> WHAT THIS TASK INVOLVES: From the entries that follow, pick out all lines holding "route".

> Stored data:
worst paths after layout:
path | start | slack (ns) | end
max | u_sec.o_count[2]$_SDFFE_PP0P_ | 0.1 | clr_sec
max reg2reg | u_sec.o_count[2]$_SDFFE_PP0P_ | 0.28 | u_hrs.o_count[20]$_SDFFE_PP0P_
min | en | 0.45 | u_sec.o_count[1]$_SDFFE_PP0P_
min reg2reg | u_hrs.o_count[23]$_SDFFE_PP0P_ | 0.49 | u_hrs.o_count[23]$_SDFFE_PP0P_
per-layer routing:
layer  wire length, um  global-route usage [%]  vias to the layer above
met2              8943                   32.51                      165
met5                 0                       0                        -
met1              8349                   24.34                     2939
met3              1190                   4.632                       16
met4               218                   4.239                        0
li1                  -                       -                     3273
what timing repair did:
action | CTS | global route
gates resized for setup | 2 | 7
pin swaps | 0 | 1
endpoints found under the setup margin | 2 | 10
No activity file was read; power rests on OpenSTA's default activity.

> EXERCISE RESULT:
layer  wire length, um  global-route usage [%]  vias to the layer above
action | CTS | global route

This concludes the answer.